PROBLEM DESCRIPTION -> All records after this line are to be returned verbatim.

===== DATA PROVIDED =====

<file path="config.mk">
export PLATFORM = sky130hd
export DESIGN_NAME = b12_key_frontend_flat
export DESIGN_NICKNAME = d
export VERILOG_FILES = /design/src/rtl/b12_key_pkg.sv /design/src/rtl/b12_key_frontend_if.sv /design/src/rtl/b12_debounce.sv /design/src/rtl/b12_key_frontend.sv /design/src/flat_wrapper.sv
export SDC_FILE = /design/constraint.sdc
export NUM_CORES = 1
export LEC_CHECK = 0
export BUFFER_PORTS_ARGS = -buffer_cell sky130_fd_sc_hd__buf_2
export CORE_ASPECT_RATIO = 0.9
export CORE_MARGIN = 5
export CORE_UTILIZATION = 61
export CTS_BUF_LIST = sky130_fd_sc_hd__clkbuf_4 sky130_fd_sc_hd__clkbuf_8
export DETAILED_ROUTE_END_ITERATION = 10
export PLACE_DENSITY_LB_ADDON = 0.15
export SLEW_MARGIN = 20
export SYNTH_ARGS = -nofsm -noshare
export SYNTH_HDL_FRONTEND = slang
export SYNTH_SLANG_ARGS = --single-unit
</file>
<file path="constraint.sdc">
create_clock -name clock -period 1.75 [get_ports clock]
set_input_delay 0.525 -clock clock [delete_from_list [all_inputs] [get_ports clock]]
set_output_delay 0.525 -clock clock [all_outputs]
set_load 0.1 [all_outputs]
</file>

=====

SOLUTION BELOW ->
<file path="config.mk">
export PLATFORM = sky130hd
export DESIGN_NAME = b12_key_frontend_flat
export DESIGN_NICKNAME = d
export VERILOG_FILES = /design/src/rtl/b12_key_pkg.sv /design/src/rtl/b12_key_frontend_if.sv /design/src/rtl/b12_debounce.sv /design/src/rtl/b12_key_frontend.sv /design/src/flat_wrapper.sv
export SDC_FILE = /design/constraint.sdc
export NUM_CORES = 1
export LEC_CHECK = 0
export BUFFER_PORTS_ARGS = -buffer_cell sky130_fd_sc_hd__buf_2
export CORE_ASPECT_RATIO = 0.9
export CORE_MARGIN = 5
export CORE_UTILIZATION = 61
export CTS_BUF_LIST = sky130_fd_sc_hd__clkbuf_4 sky130_fd_sc_hd__clkbuf_8
export DETAILED_ROUTE_END_ITERATION = 10
export PLACE_DENSITY_LB_ADDON = 0.15
export SLEW_MARGIN = 20
export SYNTH_ARGS = -nofsm -noshare
export SYNTH_HDL_FRONTEND = slang
export SYNTH_SLANG_ARGS = --single-unit
</file>
<file path="constraint.sdc">
create_clock -name clock -period 1.75 [get_ports clock]
set_input_delay 0.525 -clock clock [delete_from_list [all_inputs] [get_ports clock]]
set_output_delay 0.525 -clock clock [all_outputs]
set_load 0.1 [all_outputs]
</file>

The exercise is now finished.